Exercise aim ▸
Write out every line exactly, from the first line of the records below through the line that contains "[stage by stage]".
☆ ☆ ☆
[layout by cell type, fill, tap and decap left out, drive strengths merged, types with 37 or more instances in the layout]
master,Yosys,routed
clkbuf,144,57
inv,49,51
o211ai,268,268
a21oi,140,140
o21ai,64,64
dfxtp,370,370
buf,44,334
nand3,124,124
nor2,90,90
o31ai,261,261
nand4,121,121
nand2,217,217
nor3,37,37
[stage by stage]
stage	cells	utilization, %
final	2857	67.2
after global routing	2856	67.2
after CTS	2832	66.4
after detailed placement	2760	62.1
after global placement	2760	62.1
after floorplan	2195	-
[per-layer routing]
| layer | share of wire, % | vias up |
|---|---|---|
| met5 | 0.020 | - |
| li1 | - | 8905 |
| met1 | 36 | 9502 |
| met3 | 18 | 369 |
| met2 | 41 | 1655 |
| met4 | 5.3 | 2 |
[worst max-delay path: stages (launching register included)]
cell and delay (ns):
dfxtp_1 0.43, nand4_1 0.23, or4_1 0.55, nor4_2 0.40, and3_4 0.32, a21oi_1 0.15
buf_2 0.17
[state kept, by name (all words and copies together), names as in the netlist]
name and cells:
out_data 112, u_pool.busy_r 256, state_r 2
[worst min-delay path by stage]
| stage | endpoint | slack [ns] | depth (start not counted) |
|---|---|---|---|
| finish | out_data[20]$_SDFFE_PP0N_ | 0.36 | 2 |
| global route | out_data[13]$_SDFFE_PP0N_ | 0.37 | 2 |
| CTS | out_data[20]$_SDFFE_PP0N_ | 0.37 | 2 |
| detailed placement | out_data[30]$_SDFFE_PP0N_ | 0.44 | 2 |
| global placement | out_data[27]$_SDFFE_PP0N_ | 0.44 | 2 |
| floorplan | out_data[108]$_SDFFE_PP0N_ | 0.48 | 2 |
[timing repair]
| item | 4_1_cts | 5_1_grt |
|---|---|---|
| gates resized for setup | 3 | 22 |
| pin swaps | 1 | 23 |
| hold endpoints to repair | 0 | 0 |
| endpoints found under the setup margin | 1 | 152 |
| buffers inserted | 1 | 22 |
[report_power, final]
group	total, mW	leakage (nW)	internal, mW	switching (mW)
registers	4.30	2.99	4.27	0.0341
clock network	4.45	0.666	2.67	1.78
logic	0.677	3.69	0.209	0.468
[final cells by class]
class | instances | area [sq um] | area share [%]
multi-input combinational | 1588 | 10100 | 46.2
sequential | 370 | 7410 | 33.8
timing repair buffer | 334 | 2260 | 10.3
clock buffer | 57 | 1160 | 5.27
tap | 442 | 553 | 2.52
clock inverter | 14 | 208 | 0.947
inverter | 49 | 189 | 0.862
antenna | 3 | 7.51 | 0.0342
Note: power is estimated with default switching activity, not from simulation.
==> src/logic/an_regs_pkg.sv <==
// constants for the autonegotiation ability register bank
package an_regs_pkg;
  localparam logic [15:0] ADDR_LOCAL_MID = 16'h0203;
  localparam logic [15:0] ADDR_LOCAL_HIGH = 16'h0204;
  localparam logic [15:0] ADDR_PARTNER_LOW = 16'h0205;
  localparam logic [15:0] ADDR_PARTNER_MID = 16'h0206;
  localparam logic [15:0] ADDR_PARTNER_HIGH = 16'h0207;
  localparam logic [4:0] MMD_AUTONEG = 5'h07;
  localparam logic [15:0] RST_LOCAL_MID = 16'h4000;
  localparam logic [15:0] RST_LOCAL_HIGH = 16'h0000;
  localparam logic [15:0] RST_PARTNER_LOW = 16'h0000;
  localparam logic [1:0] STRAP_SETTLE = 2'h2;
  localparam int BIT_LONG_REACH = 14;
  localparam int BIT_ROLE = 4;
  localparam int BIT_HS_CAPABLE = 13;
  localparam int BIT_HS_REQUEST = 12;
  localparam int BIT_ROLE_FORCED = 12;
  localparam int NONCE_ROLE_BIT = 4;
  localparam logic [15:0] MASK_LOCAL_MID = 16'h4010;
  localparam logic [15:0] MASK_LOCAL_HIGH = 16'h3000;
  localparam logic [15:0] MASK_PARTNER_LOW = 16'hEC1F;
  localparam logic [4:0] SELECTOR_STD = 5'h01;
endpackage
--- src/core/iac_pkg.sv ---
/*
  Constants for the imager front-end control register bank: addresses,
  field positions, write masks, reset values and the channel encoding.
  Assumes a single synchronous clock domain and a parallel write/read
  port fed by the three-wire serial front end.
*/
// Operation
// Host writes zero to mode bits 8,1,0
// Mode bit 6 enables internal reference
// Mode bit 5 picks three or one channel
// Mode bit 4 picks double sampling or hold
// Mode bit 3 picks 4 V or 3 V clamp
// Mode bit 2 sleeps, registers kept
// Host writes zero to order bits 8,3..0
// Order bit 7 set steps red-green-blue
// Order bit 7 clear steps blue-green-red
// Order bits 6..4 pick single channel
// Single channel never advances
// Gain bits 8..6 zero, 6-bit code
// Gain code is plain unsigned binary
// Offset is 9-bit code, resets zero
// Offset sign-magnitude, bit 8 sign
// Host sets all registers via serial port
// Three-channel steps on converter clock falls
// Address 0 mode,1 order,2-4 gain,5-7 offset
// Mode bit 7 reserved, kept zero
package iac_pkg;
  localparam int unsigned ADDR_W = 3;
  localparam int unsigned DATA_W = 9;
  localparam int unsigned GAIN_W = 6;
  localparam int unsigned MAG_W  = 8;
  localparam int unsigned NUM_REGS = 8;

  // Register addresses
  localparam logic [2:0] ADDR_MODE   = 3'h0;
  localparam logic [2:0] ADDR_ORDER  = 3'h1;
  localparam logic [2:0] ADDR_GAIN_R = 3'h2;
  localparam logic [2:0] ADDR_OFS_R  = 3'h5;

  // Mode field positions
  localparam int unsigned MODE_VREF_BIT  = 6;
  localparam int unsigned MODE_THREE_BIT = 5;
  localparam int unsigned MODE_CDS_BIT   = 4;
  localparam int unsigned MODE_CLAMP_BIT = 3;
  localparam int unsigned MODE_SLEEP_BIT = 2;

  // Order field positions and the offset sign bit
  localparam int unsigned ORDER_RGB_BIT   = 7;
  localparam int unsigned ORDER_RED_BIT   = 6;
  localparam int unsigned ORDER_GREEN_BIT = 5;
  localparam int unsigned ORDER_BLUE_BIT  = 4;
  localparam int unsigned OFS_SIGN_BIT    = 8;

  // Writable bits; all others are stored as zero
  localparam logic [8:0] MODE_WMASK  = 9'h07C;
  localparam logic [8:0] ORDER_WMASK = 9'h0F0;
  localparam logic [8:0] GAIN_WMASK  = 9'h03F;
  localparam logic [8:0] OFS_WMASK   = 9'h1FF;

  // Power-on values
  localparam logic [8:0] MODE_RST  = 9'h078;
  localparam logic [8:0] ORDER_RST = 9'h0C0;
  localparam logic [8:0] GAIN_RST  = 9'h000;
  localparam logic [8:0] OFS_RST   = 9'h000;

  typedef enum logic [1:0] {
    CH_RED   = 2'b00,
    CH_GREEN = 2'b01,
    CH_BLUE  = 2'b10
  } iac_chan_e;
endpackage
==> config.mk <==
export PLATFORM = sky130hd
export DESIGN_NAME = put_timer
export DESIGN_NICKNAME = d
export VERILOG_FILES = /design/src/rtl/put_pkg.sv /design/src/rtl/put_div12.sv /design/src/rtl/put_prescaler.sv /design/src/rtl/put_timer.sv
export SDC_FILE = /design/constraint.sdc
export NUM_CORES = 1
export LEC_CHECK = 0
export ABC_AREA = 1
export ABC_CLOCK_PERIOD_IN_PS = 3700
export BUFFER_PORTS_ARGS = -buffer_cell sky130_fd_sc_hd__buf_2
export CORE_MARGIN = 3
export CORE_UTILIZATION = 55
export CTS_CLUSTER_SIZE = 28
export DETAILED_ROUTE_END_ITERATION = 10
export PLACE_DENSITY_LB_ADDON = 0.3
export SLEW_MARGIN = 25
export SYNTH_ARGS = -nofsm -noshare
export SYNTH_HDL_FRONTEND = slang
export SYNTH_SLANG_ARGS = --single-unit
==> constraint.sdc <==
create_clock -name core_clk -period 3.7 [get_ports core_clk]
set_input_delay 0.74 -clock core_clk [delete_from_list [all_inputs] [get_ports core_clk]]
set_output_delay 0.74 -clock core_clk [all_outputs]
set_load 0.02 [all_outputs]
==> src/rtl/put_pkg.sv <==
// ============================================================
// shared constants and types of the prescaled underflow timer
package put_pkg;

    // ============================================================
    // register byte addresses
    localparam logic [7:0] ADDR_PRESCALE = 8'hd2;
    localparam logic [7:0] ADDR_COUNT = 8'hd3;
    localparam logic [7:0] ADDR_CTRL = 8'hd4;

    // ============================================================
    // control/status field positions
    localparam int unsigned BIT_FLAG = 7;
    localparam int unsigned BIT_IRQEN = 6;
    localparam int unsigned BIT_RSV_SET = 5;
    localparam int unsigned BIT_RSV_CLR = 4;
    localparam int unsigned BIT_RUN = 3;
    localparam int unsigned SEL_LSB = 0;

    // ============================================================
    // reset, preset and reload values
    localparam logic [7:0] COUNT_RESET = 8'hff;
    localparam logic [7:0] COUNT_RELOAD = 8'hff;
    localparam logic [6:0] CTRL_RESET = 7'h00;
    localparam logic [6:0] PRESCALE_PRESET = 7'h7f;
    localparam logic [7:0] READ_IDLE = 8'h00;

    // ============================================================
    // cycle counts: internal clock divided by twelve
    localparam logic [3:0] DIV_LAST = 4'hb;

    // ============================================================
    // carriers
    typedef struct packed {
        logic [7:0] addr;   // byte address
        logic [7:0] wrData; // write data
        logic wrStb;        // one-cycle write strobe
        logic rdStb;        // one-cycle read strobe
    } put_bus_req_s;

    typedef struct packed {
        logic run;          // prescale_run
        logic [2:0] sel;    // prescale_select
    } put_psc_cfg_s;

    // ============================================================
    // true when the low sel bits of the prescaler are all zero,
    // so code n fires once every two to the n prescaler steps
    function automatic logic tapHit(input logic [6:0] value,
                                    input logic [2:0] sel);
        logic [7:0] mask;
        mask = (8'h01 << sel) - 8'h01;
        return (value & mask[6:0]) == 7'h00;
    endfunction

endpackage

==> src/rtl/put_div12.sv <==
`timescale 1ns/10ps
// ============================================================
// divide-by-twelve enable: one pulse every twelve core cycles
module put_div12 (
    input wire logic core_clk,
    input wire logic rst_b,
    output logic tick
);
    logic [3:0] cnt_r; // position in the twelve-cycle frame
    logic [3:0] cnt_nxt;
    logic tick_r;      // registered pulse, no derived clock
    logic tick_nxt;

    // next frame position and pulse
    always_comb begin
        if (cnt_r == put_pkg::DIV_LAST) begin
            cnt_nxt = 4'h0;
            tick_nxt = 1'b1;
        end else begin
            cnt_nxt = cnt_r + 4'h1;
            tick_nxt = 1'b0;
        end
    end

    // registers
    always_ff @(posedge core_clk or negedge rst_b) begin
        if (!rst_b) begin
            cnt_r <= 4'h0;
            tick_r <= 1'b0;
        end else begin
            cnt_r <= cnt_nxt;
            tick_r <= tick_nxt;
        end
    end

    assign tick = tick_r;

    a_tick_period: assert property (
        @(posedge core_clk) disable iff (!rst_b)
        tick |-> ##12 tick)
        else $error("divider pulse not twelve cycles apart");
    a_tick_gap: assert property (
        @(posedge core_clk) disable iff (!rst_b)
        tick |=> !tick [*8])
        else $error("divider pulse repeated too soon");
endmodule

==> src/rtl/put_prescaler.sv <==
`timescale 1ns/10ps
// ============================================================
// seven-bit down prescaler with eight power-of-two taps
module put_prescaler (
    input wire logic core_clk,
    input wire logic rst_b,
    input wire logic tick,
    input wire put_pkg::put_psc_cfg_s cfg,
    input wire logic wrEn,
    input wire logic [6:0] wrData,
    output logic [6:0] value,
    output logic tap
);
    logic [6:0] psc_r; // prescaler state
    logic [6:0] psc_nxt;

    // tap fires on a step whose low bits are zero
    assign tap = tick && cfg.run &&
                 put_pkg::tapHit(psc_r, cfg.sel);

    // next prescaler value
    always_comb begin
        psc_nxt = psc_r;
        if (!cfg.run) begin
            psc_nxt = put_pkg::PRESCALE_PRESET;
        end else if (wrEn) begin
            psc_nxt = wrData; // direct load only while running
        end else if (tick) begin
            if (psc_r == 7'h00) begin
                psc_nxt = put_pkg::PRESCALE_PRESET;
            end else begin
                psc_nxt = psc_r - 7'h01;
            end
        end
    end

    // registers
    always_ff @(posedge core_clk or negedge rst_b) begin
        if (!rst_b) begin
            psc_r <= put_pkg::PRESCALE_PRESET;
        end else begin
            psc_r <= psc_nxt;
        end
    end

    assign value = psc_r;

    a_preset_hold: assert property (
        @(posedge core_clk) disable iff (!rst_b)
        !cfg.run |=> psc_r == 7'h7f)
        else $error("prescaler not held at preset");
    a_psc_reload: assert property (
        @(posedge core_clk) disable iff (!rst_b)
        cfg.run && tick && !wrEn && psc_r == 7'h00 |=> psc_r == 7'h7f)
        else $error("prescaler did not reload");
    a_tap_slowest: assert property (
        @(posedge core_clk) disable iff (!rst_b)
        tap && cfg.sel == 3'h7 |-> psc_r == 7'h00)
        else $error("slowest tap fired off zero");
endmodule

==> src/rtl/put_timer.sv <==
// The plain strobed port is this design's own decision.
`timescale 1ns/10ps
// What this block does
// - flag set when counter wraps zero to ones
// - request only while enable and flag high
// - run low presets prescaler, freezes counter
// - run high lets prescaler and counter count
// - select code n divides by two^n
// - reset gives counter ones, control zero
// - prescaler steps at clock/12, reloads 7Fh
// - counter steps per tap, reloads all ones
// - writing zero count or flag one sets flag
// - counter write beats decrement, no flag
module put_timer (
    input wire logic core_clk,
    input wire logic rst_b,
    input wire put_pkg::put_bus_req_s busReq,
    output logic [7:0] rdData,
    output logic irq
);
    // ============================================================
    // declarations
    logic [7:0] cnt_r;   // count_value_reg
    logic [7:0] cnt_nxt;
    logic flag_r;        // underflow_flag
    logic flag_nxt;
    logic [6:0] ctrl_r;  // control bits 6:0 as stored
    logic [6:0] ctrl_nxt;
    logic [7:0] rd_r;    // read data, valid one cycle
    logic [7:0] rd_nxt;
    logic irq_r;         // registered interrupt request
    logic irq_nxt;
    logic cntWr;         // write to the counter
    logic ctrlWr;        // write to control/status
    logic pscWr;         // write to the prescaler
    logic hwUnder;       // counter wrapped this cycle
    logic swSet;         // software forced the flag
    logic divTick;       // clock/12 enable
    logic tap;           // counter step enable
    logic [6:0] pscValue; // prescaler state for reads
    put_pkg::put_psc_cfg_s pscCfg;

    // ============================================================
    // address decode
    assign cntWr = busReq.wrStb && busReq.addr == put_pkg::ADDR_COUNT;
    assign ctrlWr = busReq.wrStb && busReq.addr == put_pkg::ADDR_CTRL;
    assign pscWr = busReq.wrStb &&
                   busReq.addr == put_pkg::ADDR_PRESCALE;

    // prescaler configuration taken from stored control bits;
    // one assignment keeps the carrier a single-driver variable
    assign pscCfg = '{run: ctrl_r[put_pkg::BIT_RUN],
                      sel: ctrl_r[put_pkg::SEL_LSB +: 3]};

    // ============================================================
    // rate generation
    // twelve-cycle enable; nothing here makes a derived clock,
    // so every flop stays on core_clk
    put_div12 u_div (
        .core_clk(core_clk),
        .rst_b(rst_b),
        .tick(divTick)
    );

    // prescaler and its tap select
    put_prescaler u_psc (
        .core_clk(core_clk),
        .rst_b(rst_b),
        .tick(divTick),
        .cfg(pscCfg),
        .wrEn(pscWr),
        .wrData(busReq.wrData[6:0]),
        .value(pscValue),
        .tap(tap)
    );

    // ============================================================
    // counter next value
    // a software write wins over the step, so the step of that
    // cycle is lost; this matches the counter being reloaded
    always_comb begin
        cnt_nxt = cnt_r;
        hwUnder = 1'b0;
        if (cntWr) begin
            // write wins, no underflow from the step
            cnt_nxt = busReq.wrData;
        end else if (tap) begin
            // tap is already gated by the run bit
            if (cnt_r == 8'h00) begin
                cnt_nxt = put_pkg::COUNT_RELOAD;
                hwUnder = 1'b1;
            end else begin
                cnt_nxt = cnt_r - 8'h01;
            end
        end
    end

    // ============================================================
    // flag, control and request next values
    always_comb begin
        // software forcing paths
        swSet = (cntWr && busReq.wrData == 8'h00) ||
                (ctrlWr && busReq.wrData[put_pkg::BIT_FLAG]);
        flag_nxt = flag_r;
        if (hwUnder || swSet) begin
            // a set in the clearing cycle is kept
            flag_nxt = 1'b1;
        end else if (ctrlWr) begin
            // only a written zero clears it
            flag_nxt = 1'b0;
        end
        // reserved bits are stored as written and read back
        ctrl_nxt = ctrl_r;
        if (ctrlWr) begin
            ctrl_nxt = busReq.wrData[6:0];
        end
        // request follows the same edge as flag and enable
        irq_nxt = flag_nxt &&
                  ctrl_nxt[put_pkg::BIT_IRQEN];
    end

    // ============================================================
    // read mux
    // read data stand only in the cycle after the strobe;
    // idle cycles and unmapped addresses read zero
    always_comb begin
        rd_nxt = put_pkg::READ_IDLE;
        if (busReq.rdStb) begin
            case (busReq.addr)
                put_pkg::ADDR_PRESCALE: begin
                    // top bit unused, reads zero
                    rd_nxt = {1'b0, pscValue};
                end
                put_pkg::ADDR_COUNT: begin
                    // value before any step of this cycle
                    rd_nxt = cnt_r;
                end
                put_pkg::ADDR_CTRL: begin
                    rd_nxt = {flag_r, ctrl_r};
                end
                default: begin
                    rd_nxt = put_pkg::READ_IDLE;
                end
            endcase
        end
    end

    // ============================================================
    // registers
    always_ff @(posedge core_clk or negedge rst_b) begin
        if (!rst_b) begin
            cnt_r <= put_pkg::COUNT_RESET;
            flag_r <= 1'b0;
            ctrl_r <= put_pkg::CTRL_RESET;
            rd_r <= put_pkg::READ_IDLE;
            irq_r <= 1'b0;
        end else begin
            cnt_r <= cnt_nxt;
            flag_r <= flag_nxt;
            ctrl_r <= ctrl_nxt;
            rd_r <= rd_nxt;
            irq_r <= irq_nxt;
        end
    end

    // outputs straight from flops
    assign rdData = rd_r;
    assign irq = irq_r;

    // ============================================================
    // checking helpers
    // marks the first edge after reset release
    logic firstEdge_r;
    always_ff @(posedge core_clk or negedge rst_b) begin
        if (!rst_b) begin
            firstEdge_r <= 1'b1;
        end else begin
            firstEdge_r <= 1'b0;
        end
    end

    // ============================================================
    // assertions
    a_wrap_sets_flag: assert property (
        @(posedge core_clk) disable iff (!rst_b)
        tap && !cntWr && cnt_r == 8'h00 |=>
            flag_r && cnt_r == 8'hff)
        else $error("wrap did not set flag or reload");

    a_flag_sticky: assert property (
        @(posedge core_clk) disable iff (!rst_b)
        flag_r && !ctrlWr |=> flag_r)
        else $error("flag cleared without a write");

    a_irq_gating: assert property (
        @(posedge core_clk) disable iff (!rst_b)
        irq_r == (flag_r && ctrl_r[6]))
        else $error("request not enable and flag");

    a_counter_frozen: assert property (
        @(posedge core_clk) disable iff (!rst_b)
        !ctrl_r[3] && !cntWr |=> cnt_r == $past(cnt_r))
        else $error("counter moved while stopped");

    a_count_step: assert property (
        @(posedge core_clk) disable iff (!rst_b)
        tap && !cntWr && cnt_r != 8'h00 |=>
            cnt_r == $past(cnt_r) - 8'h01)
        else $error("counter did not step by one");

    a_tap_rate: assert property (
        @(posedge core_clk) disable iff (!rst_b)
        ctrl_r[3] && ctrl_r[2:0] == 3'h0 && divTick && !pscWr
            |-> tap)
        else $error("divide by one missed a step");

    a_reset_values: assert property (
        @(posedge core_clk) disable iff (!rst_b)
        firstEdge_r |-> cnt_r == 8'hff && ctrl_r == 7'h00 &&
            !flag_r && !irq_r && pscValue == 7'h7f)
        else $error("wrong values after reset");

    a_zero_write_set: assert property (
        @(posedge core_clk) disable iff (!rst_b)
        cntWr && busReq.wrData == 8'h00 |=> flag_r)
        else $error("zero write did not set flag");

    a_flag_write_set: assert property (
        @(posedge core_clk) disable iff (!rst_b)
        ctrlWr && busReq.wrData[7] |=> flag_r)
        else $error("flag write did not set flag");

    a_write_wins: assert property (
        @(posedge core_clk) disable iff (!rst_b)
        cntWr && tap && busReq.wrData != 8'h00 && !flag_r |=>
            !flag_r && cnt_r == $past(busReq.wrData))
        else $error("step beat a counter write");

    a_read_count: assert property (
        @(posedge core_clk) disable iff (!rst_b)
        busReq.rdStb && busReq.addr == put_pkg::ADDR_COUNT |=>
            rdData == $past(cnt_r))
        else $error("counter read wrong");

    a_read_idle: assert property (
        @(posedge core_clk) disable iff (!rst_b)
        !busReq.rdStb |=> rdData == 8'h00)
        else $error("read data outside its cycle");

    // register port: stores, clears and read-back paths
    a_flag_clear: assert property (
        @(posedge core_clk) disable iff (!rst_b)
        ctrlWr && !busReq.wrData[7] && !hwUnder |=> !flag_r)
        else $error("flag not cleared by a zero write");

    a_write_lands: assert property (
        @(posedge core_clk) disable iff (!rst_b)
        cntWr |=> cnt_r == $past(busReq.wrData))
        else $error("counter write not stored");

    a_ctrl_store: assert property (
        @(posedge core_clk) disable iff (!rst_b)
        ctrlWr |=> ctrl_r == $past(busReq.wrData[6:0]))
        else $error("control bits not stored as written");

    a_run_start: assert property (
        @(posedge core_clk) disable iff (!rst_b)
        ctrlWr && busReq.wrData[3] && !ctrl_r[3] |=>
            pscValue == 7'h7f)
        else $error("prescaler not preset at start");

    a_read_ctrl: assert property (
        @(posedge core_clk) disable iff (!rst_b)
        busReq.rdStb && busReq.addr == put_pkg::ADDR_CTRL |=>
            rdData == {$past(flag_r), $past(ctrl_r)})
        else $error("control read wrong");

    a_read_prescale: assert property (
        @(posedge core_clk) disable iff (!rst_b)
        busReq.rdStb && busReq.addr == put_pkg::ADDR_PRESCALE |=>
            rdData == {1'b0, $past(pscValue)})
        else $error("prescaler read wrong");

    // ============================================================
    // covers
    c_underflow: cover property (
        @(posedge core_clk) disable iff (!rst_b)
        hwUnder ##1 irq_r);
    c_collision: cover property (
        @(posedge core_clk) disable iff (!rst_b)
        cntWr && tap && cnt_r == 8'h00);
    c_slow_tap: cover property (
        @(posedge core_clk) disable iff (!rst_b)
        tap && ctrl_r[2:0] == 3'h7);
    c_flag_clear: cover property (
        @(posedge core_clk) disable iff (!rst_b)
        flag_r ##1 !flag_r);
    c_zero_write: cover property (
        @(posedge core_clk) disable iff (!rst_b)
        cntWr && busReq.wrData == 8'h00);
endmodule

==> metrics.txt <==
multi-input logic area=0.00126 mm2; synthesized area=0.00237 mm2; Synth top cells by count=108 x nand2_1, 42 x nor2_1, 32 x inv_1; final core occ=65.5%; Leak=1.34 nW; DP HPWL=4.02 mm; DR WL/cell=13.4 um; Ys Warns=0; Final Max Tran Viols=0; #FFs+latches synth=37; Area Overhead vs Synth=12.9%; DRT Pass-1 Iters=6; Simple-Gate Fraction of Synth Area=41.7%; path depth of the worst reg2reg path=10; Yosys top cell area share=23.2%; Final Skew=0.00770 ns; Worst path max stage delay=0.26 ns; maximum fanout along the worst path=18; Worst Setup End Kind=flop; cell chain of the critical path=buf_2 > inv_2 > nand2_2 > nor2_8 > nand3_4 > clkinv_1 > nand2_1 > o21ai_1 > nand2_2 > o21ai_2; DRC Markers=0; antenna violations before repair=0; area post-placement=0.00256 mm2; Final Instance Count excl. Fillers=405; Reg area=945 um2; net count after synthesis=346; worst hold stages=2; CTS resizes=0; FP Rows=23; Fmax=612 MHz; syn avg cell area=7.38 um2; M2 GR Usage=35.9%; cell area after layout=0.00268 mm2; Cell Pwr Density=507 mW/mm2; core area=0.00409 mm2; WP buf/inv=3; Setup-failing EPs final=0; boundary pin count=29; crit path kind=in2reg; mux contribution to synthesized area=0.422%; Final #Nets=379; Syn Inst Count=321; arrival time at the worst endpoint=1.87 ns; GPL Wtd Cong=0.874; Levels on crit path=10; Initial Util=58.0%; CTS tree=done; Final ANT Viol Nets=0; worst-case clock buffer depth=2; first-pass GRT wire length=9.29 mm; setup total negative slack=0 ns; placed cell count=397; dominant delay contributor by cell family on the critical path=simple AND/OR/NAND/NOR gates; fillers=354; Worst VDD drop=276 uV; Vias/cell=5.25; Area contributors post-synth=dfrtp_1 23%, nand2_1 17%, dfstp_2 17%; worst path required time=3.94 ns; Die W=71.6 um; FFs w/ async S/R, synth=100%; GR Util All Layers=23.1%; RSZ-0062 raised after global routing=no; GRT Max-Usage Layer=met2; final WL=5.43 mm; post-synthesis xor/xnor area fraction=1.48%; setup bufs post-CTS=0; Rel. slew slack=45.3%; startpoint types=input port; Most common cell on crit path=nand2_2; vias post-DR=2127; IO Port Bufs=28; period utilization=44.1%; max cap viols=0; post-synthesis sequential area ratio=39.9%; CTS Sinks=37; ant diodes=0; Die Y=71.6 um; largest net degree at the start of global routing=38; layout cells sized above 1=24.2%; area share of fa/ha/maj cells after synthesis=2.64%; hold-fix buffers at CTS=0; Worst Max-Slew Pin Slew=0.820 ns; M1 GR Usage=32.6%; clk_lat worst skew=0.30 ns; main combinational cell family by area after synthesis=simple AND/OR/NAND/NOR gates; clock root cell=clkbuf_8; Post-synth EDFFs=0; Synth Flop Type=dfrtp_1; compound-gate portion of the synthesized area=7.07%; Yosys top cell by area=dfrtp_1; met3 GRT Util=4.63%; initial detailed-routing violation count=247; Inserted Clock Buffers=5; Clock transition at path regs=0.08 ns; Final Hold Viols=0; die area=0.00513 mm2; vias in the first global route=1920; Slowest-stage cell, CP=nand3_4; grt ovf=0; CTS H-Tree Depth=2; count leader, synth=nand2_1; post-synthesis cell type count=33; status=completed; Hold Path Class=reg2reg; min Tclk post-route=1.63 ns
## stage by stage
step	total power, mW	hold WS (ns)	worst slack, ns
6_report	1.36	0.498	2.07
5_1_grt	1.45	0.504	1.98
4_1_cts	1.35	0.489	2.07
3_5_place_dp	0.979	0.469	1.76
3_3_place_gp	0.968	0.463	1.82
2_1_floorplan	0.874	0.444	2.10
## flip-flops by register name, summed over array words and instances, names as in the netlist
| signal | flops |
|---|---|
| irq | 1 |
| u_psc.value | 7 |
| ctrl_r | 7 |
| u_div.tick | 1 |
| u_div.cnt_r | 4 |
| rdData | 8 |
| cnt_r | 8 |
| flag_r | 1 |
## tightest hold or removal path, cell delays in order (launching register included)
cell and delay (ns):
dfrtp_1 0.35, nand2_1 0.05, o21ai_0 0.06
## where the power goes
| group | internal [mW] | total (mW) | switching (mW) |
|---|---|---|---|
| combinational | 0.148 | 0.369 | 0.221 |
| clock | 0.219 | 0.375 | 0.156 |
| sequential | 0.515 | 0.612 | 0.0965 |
☆ ☆ ☆
Task output ▸
[layout by cell type, fill, tap and decap left out, drive strengths merged, types with 37 or more instances in the layout]
master,Yosys,routed
clkbuf,144,57
inv,49,51
o211ai,268,268
a21oi,140,140
o21ai,64,64
dfxtp,370,370
buf,44,334
nand3,124,124
nor2,90,90
o31ai,261,261
nand4,121,121
nand2,217,217
nor3,37,37
[stage by stage]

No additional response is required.